The tutorial is scheduled on half a day and is structured in four main parts:
- Introduction: this section will provide a general introduction on the domain of audio andmusic signal processing and will illustrate the interest of this domain through a number of recent applications [1]. A typical architecture of an audio classification system will also be given and further discussed on an illustrative music indexing task (e.g. music instrument automatic recognition).
- Signal representations and decomposition models: this section will start with the traditional Fourier representation of audio signal and related transformations which are particularly well suited for music signal analysis (Constant Q transform, Mel-Frequency transform, chromagrams,...). Decomposition models will then be rapidly presented and will include in particular greedy decomposition models and factorization models which are becoming popular for a wide variety of problems.
- Application: the signal representations and decomposition models will then be applied to music sources separation with examples on singing voice extraction, drum track separation and bass line separation.
- Multimodality: the potential of multimodality in music signal processing will then be highlighted through two specific examples: a multimodal drum track separation and audiobased video search for music videos. This part will also be the occasion to discuss some very early results on experiments conducted on the fully multimodal, multiple sensors database released for the ACM Multimedia 2011 Grand challenge sponsored by Huawei/3Dlife [1].
Biography
Prof. Gaël Richard received the State Engineering degree from Telecom ParisTech, in 1990, the Ph.D. and Habilitation à Diriger des Recherches degrees from University of Paris-XI, respectively in 1994 and 2001. He then spent two years at the CAIP Center, Rutgers University (USA), in the speech processing group of Prof. J. Flanagan, where he explored innovative approaches for speech production. Between 1997 and 2001, he successively worked for Matra Nortel Communications and Philips Consumer Communications.
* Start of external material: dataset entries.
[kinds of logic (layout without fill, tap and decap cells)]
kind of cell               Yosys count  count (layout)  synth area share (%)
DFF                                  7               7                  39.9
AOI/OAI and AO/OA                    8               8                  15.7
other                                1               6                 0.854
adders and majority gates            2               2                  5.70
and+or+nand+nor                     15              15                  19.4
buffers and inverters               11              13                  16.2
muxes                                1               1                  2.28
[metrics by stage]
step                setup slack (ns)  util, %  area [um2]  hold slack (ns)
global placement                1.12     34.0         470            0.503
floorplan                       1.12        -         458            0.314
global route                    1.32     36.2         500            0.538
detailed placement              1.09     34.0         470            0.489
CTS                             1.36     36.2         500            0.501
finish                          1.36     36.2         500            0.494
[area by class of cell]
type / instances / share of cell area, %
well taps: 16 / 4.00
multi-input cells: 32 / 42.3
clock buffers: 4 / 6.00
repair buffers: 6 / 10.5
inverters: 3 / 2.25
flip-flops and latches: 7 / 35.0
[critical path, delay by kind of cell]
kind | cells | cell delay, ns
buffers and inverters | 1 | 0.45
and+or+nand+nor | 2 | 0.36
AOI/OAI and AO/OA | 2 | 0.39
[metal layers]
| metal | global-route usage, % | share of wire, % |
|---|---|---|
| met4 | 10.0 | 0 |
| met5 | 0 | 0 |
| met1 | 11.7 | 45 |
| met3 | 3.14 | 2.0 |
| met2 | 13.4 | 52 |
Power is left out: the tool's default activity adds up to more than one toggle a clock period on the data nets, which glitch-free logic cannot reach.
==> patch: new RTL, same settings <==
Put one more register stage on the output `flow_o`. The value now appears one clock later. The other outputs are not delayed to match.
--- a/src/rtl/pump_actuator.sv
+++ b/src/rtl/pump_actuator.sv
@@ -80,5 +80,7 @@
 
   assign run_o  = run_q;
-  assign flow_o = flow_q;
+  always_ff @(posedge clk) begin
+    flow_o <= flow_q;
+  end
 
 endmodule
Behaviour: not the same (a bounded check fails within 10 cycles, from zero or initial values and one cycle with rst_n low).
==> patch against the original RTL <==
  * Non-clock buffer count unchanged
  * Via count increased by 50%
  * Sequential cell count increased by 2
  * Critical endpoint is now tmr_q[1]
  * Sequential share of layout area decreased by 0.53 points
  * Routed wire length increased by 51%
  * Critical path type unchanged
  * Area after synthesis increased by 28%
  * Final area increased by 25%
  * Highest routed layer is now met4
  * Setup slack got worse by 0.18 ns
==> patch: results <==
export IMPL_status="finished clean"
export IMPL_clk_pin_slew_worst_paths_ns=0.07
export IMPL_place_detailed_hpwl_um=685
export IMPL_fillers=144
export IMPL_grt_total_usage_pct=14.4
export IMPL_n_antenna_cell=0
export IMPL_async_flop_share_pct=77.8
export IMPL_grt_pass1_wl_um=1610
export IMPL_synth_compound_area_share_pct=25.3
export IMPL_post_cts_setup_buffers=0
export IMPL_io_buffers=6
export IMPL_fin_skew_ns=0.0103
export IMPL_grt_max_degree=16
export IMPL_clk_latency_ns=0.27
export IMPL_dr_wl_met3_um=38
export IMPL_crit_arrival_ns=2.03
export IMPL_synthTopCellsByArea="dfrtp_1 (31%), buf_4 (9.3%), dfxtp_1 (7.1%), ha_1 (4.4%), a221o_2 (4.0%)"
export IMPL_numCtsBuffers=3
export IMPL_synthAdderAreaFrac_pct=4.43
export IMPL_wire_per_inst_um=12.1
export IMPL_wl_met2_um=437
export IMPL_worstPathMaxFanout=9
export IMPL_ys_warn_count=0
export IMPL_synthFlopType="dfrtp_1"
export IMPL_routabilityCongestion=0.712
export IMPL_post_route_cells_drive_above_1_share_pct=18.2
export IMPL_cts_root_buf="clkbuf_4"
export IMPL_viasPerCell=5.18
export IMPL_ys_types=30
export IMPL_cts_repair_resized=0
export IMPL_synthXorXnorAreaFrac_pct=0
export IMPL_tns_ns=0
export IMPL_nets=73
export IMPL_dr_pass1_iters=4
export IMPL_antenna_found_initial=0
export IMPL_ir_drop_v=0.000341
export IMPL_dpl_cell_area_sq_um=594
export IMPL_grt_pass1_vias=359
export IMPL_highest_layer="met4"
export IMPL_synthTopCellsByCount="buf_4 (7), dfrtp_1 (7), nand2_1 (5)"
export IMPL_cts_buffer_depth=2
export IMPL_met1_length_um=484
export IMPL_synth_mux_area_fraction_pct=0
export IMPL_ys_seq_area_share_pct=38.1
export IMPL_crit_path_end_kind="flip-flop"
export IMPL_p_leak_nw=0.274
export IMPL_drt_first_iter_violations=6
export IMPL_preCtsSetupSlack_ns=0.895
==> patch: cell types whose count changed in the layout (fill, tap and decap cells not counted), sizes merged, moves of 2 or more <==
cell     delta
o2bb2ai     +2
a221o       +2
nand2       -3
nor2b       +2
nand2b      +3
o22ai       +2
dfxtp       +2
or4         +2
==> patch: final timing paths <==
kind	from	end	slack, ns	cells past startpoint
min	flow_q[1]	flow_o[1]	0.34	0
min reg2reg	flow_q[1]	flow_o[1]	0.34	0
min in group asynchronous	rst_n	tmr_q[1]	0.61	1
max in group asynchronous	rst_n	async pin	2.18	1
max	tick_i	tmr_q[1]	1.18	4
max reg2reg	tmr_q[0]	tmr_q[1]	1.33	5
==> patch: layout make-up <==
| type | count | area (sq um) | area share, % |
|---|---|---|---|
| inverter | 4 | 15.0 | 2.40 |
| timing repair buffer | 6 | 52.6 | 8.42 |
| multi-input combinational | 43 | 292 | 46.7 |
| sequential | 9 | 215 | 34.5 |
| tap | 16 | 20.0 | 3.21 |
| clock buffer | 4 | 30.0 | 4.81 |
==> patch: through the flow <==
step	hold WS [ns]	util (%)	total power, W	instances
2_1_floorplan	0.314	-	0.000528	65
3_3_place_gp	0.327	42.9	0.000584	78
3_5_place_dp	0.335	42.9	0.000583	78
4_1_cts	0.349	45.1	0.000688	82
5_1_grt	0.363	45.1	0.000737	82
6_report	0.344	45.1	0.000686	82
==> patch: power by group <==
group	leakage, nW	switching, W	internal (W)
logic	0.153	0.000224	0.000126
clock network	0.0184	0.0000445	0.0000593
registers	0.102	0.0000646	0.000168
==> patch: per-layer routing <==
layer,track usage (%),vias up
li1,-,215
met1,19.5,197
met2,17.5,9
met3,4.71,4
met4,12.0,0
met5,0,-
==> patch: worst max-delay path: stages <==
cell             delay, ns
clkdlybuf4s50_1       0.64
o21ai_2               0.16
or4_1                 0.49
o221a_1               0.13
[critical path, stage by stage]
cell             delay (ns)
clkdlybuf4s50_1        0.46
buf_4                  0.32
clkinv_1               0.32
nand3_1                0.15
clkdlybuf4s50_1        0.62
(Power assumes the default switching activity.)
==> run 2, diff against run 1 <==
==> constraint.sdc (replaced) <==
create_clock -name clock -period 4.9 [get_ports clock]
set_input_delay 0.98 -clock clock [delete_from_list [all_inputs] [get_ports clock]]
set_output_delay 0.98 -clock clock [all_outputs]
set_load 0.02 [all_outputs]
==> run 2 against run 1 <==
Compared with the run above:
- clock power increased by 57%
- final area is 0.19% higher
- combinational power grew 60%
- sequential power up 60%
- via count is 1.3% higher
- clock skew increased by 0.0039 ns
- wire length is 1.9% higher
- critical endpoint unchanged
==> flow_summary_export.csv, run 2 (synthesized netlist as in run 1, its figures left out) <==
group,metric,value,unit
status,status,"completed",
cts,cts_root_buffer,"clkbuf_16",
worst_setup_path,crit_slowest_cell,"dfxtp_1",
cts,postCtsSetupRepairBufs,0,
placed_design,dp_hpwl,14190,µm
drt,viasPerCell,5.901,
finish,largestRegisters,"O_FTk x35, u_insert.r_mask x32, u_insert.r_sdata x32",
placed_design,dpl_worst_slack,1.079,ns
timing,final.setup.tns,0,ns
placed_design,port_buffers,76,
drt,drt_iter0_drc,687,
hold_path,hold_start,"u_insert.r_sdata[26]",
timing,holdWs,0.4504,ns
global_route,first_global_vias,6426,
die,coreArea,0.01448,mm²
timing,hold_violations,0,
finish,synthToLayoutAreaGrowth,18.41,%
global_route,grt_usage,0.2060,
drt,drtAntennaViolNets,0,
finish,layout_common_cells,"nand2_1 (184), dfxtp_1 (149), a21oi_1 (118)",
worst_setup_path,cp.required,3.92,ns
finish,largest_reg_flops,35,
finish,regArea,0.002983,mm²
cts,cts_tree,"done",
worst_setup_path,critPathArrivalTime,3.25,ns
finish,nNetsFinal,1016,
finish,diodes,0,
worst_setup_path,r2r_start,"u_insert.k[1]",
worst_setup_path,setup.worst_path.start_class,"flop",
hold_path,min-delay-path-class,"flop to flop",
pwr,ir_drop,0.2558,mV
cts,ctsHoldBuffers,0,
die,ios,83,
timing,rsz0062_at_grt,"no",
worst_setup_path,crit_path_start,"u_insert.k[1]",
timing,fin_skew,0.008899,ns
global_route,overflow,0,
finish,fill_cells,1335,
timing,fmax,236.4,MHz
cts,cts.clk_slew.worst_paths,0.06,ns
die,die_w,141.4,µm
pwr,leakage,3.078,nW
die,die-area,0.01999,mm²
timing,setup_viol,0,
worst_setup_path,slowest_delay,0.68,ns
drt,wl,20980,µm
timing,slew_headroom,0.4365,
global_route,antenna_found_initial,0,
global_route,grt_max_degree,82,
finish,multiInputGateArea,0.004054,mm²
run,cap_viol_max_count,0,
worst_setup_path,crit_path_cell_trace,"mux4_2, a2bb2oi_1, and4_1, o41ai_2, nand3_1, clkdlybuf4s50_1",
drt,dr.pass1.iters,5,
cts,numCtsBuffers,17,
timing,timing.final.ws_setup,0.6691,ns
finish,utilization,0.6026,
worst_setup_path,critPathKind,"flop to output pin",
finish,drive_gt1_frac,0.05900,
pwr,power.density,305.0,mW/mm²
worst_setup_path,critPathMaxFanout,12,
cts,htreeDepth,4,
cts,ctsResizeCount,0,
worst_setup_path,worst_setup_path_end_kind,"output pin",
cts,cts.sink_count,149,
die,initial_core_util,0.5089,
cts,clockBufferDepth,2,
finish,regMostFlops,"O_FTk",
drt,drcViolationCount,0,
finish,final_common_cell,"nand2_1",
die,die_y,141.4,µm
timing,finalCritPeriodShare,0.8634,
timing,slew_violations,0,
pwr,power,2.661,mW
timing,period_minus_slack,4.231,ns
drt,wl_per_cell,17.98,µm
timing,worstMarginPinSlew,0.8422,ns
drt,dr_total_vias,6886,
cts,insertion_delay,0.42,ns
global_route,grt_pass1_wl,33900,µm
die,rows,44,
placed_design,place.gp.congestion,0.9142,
<file path="src/rtl/uart_tx_fifo.sv">
// Memory-mapped 8N1 UART transmitter with a small write FIFO for the MIPS store path.
// Bytes are serialised LSB first on a registered tx line; status flags support polling.
module uart_tx_fifo #(
  parameter int CLKS_PER_BIT = 10417,
  parameter int FIFO_DEPTH   = 4
) (
  input  logic                        clk,
  input  logic                        reset,
  input  logic                        wr_en,
  input  logic [7:0]                  wr_data,
  input  logic                        clr_ovf,
  output logic                        tx,
  output logic                        fifo_full,
  output logic                        fifo_empty,
  output logic [$clog2(FIFO_DEPTH):0] fifo_count,
  output logic                        tx_busy,
  output logic                        tx_done,
  output logic                        overflow
);

  localparam int PW = $clog2(FIFO_DEPTH);
  localparam int CW = PW + 1;
  localparam int BW = $clog2(CLKS_PER_BIT);
  localparam logic [BW-1:0] BAUD_LAST = BW'(CLKS_PER_BIT - 1);
  localparam logic [BW-1:0] BAUD_PRE  = BW'(CLKS_PER_BIT - 2);

  typedef enum logic [1:0] {IDLE, START, DATA, STOP} state_t;

  logic [7:0]    mem [FIFO_DEPTH];
  logic [PW-1:0] wr_ptr, rd_ptr;
  logic [CW-1:0] count_q;
  logic          ovf_q;
  logic          push, pop;

  state_t        state_q, state_d;
  logic          tx_q, tx_d;
  logic          busy_q, busy_d;
  logic          done_q, done_d;
  logic [BW-1:0] baud_q, baud_d;
  logic [2:0]    bit_q, bit_d;
  logic [7:0]    shift_q, shift_d;

  // Flags come from the registered count, so a write while full is dropped
  // even when a pop happens on the same edge.
  assign fifo_full  = (count_q == CW'(FIFO_DEPTH));
  assign fifo_empty = (count_q == '0);
  assign fifo_count = count_q;
  assign push       = wr_en && !fifo_full;

  assign tx       = tx_q;
  assign tx_busy  = busy_q;
  assign tx_done  = done_q;
  assign overflow = ovf_q;

  // NOTE: the payload array has no reset; pointers and count alone define which entries are valid.
  always_ff @(posedge clk) begin
    if (push) mem[wr_ptr] <= wr_data;
  end

  // NOTE: sequential state uses non-blocking assignments so every register sees pre-edge values.
  always_ff @(posedge clk or negedge reset) begin
    if (!reset) begin
      wr_ptr  <= '0;
      rd_ptr  <= '0;
      count_q <= '0;
      ovf_q   <= 1'b0;
    end else begin
      if (push) wr_ptr <= wr_ptr + PW'(1);
      if (pop)  rd_ptr <= rd_ptr + PW'(1);
      unique case ({push, pop})
        2'b10:   count_q <= count_q + CW'(1);
        2'b01:   count_q <= count_q - CW'(1);
        default: count_q <= count_q;
      endcase
      if (wr_en && fifo_full) ovf_q <= 1'b1;
      else if (clr_ovf)       ovf_q <= 1'b0;
    end
  end

  // NOTE: every output of this block gets a default first so no latch is inferred.
  always_comb begin
    state_d = state_q;
    tx_d    = tx_q;
    busy_d  = busy_q;
    done_d  = 1'b0;
    baud_d  = baud_q;
    bit_d   = bit_q;
    shift_d = shift_q;
    pop     = 1'b0;
    unique case (state_q)
      IDLE: begin
        tx_d = 1'b1;
        if (count_q != '0) begin
          pop     = 1'b1;
          shift_d = mem[rd_ptr];
          state_d = START;
          tx_d    = 1'b0;
          busy_d  = 1'b1;
          baud_d  = '0;
        end
      end
      START: begin
        if (baud_q == BAUD_LAST) begin
          state_d = DATA;
          tx_d    = shift_q[0];
          bit_d   = '0;
          baud_d  = '0;
        end else begin
          baud_d = baud_q + BW'(1);
        end
      end
      DATA: begin
        if (baud_q == BAUD_LAST) begin
          baud_d = '0;
          if (bit_q == 3'd7) begin
            state_d = STOP;
            tx_d    = 1'b1;
          end else begin
            bit_d   = bit_q + 3'd1;
            shift_d = {1'b0, shift_q[7:1]};
            tx_d    = shift_q[1];
          end
        end else begin
          baud_d = baud_q + BW'(1);
        end
      end
      STOP: begin
        // Registered done rises one cycle early so it is high during the final stop cycle.
        if (baud_q == BAUD_PRE) done_d = 1'b1;
        if (baud_q == BAUD_LAST) begin
          baud_d = '0;
          if (count_q != '0) begin
            pop     = 1'b1;
            shift_d = mem[rd_ptr];
            state_d = START;
            tx_d    = 1'b0;
          end else begin
            state_d = IDLE;
            tx_d    = 1'b1;
            busy_d  = 1'b0;
          end
        end else begin
          baud_d = baud_q + BW'(1);
        end
      end
      default: state_d = IDLE;
    endcase
  end

  always_ff @(posedge clk or negedge reset) begin
    if (!reset) begin
      state_q <= IDLE;
      tx_q    <= 1'b1;
      busy_q  <= 1'b0;
      done_q  <= 1'b0;
      baud_q  <= '0;
      bit_q   <= '0;
      shift_q <= '0;
    end else begin
      state_q <= state_d;
      tx_q    <= tx_d;
      busy_q  <= busy_d;
      done_q  <= done_d;
      baud_q  <= baud_d;
      bit_q   <= bit_d;
      shift_q <= shift_d;
    end
  end

endmodule
</file>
In particular, he was the project manager of several large-scale European projects in the field of multimodal speaker verification and audio processing. He then joined Télécom ParisTech where he is now full Professor and Head of the Audio, Acoustics and Waves research group. Co-author of over 80 papers and inventor in a number of patents, he is also an expert for the European Commission in Audio and Multimedia signal processing. Pr. Richard is a member of the EURASIP, senior member of IEEE, Associate Editor of the IEEE Transactions on Audio, Speech and Language Processing and member of the Audio Acoustics Signal Processing Technical committee of the IEEE. http://www.telecom-paristech.fr/~grichard/
References
[1] M. Mueller, D. Ellis, A. Klapuri, and G. Richard. Signal processing for music analysis. IEEE Journal on Selected Topics in Signal Processing, 2011, To appear.